Syndromic panels for infectious disease have been suggested to be of value in point-of-care diagnostics for developing countries and for biodefense. To test the performance of isothermal recombinase polymerase amplification (RPA) assays, we developed a panel of 10 RPAs for biothreat agents. The panel included RPAs for Francisella tularensis, Yersinia pestis, Bacillus anthracis, variola virus, and reverse transcriptase RPA (RT-RPA) assays for Rift Valley fever virus, Ebola virus, Sudan virus, and Marburg virus. Their analytical sensitivities ranged from 16 to 21 molecules detected (probit analysis) for the majority of RPA and RT-RPA assays. A magnetic bead-based total nucleic acid extraction method was combined with the RPAs and tested using inactivated whole organisms spiked into plasma. The RPA showed comparable sensitivities to real-time RCR assays in these extracts. The run times of the assays at 42°C ranged from 6 to 10 min, and they showed no cross-detection of any of the target genomes of the panel nor of the human genome.
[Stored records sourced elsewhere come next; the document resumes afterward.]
`src/rtl/afifo_pkg.sv`:
```
package afifo_pkg;

  localparam int CTRL_W       = 32;
  localparam int THR_W        = 5;
  localparam int THR_DEFAULT  = 16;

  localparam int TX_FLUSH_BIT = 0;
  localparam int RX_FLUSH_BIT = 1;
  localparam int TX_DMA_BIT   = 4;
  localparam int RX_DMA_BIT   = 5;
  localparam int TX_THR_LSB   = 8;
  localparam int RX_THR_LSB   = 16;

  localparam int CH_TX = 0;
  localparam int CH_RX = 1;
  localparam int NUM_CH = 2;

  typedef struct packed {
    logic push;
    logic pop;
    logic flush;
  } fifo_strobe_t;

  typedef struct packed {
    logic             dmaEn;
    logic [THR_W-1:0] thr;
  } chan_cfg_t;

endpackage

```
`src/rtl/afifo_cfg.sv`:
```
module afifo_cfg
  import afifo_pkg::*;
(
  input  logic                     clk,
  input  logic                     rstN,
  input  logic                     ctrlWe,
  input  logic [CTRL_W-1:0]        ctrlWdata,
  output chan_cfg_t [NUM_CH-1:0]   chanCfg,
  output logic [NUM_CH-1:0]        flushReq
);

  for (genvar ch = 0; ch < NUM_CH; ch++) begin : g_ch
    localparam int FLUSH_POS = (ch == CH_TX) ? TX_FLUSH_BIT : RX_FLUSH_BIT;
    localparam int DMA_POS   = (ch == CH_TX) ? TX_DMA_BIT   : RX_DMA_BIT;
    localparam int THR_POS   = (ch == CH_TX) ? TX_THR_LSB   : RX_THR_LSB;

    // flush bit is a pulse: acts at this edge, never stored
    assign flushReq[ch] = ctrlWe & ctrlWdata[FLUSH_POS];

    always_ff @(posedge clk) begin
      if (!rstN) begin
        chanCfg[ch].dmaEn <= 1'b0;
        chanCfg[ch].thr   <= THR_W'(THR_DEFAULT);
      end else if (ctrlWe) begin
        chanCfg[ch].dmaEn <= ctrlWdata[DMA_POS];
        chanCfg[ch].thr   <= ctrlWdata[THR_POS +: THR_W];
      end
    end
  end

  logic unusedCtrlBits;
  assign unusedCtrlBits = ^{ctrlWdata[31:21], ctrlWdata[15:13],
                            ctrlWdata[7:6], ctrlWdata[3:2]};

endmodule

```
`src/rtl/afifo_ctrl.sv`:
```
module afifo_ctrl
  import afifo_pkg::*;
#(
  parameter int DEPTH = 32,
  parameter bit IS_TX = 1'b1,
  localparam int LVL_W = $clog2(DEPTH) + 1
) (
  input  logic             clk,
  input  logic             rstN,
  input  logic             wrReq,
  input  logic             rdReq,
  input  logic             flushReq,
  input  chan_cfg_t        cfg,
  output fifo_strobe_t     strobe,
  output logic             hasData,
  output logic [LVL_W-1:0] level,
  output logic             overflow,
  output logic             underflow,
  output logic             dmaReq
);

  logic             isFull;
  logic             isEmpty;
  logic [LVL_W-1:0] thrEff;
  logic [LVL_W-1:0] freeSlots;
  logic             thrMet;

  assign isFull  = (level == LVL_W'(DEPTH));
  assign isEmpty = (level == '0);
  assign hasData = !isEmpty;

  // flush wins over traffic; full blocks push, empty blocks pop
  always_comb begin
    strobe.flush = flushReq;
    strobe.push  = wrReq & !isFull  & !flushReq;
    strobe.pop   = rdReq & !isEmpty & !flushReq;
  end

  always_ff @(posedge clk) begin
    if (!rstN || strobe.flush) begin
      level <= '0;
    end else begin
      case ({strobe.push, strobe.pop})
        2'b10:   level <= level + 1'b1;
        2'b01:   level <= level - 1'b1;
        default: level <= level;
      endcase
    end
  end

  always_ff @(posedge clk) begin
    if (!rstN || strobe.flush) begin
      overflow  <= 1'b0;
      underflow <= 1'b0;
    end else begin
      if (wrReq && isFull)  overflow  <= 1'b1;
      if (rdReq && isEmpty) underflow <= 1'b1;
    end
  end

  // a zero field encodes the full depth
  assign thrEff    = (cfg.thr == '0) ? LVL_W'(DEPTH) : LVL_W'(cfg.thr);
  assign freeSlots = LVL_W'(DEPTH) - level;

  if (IS_TX) begin : g_txReq
    assign thrMet = (freeSlots >= thrEff);
  end else begin : g_rxReq
    assign thrMet = (level >= thrEff);
  end

  assign dmaReq = cfg.dmaEn & thrMet;

endmodule

```
`src/rtl/afifo_data.sv`:
```
module afifo_data
  import afifo_pkg::*;
#(
  parameter int DEPTH = 32,
  parameter int WIDTH = 32,
  localparam int AW = $clog2(DEPTH)
) (
  input  logic             clk,
  input  logic             rstN,
  input  fifo_strobe_t     strobe,
  input  logic             hasData,
  input  logic [WIDTH-1:0] wrData,
  output logic [WIDTH-1:0] rdData
);

  logic [WIDTH-1:0] store [DEPTH];
  logic [AW-1:0]    wrPtr;
  logic [AW-1:0]    rdPtr;

  always_ff @(posedge clk) begin
    if (!rstN || strobe.flush) begin
      wrPtr <= '0;
      rdPtr <= '0;
    end else begin
      if (strobe.push) wrPtr <= wrPtr + 1'b1;
      if (strobe.pop)  rdPtr <= rdPtr + 1'b1;
    end
  end

  always_ff @(posedge clk) begin
    if (strobe.push) store[wrPtr] <= wrData;
  end

  assign rdData = hasData ? store[rdPtr] : '0;

endmodule

```
`src/rtl/audio_fifo_pair.sv`:
```
module audio_fifo_pair
  import afifo_pkg::*;
#(
  parameter int DEPTH = 32,
  parameter int WIDTH = 32,
  localparam int LVL_W = $clog2(DEPTH) + 1
) (
  input  logic              clk,
  input  logic              rstN,
  input  logic              ctrlWe,
  input  logic [CTRL_W-1:0] ctrlWdata,
  input  logic              txWrEn,
  input  logic [WIDTH-1:0]  txWrData,
  input  logic              txRdEn,
  output logic [WIDTH-1:0]  txRdData,
  output logic [LVL_W-1:0]  txLevel,
  output logic              txDmaReq,
  output logic              txOverflow,
  output logic              txUnderflow,
  input  logic              rxWrEn,
  input  logic [WIDTH-1:0]  rxWrData,
  input  logic              rxRdEn,
  output logic [WIDTH-1:0]  rxRdData,
  output logic [LVL_W-1:0]  rxLevel,
  output logic              rxDmaReq,
  output logic              rxOverflow,
  output logic              rxUnderflow
);

  chan_cfg_t [NUM_CH-1:0]              chanCfg;
  logic      [NUM_CH-1:0]              flushReq;
  logic      [NUM_CH-1:0]              wrReq;
  logic      [NUM_CH-1:0]              rdReq;
  logic      [NUM_CH-1:0][WIDTH-1:0]   wrDataA;
  logic      [NUM_CH-1:0][WIDTH-1:0]   rdDataA;
  logic      [NUM_CH-1:0][LVL_W-1:0]   levelA;
  logic      [NUM_CH-1:0]              dmaReqA;
  logic      [NUM_CH-1:0]              ovfA;
  logic      [NUM_CH-1:0]              udfA;

  assign wrReq[CH_TX]   = txWrEn;
  assign wrReq[CH_RX]   = rxWrEn;
  assign rdReq[CH_TX]   = txRdEn;
  assign rdReq[CH_RX]   = rxRdEn;
  assign wrDataA[CH_TX] = txWrData;
  assign wrDataA[CH_RX] = rxWrData;

  afifo_cfg u_cfg (
    .clk       (clk),
    .rstN      (rstN),
    .ctrlWe    (ctrlWe),
    .ctrlWdata (ctrlWdata),
    .chanCfg   (chanCfg),
    .flushReq  (flushReq)
  );

  for (genvar ch = 0; ch < NUM_CH; ch++) begin : g_chan
    fifo_strobe_t strobe;
    logic         hasData;

    afifo_ctrl #(
      .DEPTH (DEPTH),
      .IS_TX (ch == CH_TX)
    ) u_ctrl (
      .clk       (clk),
      .rstN      (rstN),
      .wrReq     (wrReq[ch]),
      .rdReq     (rdReq[ch]),
      .flushReq  (flushReq[ch]),
      .cfg       (chanCfg[ch]),
      .strobe    (strobe),
      .hasData   (hasData),
      .level     (levelA[ch]),
      .overflow  (ovfA[ch]),
      .underflow (udfA[ch]),
      .dmaReq    (dmaReqA[ch])
    );

    afifo_data #(
      .DEPTH (DEPTH),
      .WIDTH (WIDTH)
    ) u_data (
      .clk     (clk),
      .rstN    (rstN),
      .strobe  (strobe),
      .hasData (hasData),
      .wrData  (wrDataA[ch]),
      .rdData  (rdDataA[ch])
    );
  end

  assign txRdData    = rdDataA[CH_TX];
  assign rxRdData    = rdDataA[CH_RX];
  assign txLevel     = levelA[CH_TX];
  assign rxLevel     = levelA[CH_RX];
  assign txDmaReq    = dmaReqA[CH_TX];
  assign rxDmaReq    = dmaReqA[CH_RX];
  assign txOverflow  = ovfA[CH_TX];
  assign rxOverflow  = ovfA[CH_RX];
  assign txUnderflow = udfA[CH_TX];
  assign rxUnderflow = udfA[CH_RX];

endmodule

```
The RPAs therefore seem suitable for the implementation of syndromic panels onto microfluidic platforms.

Fig 1

Details of the RPA amplicon for VARV. All nucleotides in the alignment matching in the VARV sequence are presented as dots. Primer sequences are presented as full sequences. Gaps are presented as hyphens. VARV RPA FP is presented in sense, and VARV RPA P and RP are presented as reverse complement sequences. Gray fields: VARF RPA FP, degenerated IUB code positions; VARV RPA P, the TTT triplet used for the attachment of BTF (Table 2); VARF RPA RP, nucleotide at position 3 of the 3′ end mismatching all other orthopoxviruses. Sequences: cowpox virus, AY902252; camelpox virus, AF438165; monkeypox virus, AF380138; vaccinia virus, M35027; variola virus, X69198.

Fig 2

Real time RT-RPA assay performance. (A) Comparison of exo and fpg probe performance in RT-RPA. Standard regression lines (SRLs) for EBOV one-step-RT-RPA were generated from eight data sets (exo probe, black squares) and three data sets (fpg probe, white squares). (B) Influence of background DNA on EBOV one-step-RT-RPA. Black squares, SRL as described above; white squares, SRL of the same assay with 70 ng of human genome DNA background. (C) Influence of background DNA on RPA. Black squares, SRL derived from eight data sets of B. anthracis RPA; white squares, SRL of the same assay with 70 ng of human genome DNA background.

Fig 3

SRLs of all developed assays, including assays for F. tularensis and Rift Valley fever virus (described elsewhere [35b]). The SRLs were derived from eight data sets each. (A) DNA-RPA assays; (B) one-step-RT-RPA assays.

Fig 4

Extraction efficiency of the innuPREP MP basic kit. Plasma was spiked with whole organisms (range, 10¹ to 10⁴ genomic copies/ml), and nucleic acids were extracted. Eluates were tested by respective quantitative real-time PCR assays in triplicate. The amount of measured molecules detected (md) per reaction is plotted against the 10-fold serial dilution of pathogens in plasma. The dotted line represents the calculated 100% efficiency of extraction. (A) B. anthracis (Gram-positive) extracts tested with pag-PCR; (B) Y. pestis (Gram negative) tested with pla-PCR; (C) VACV tested with LE-PCR; (D) MARV tested with NP-PCR.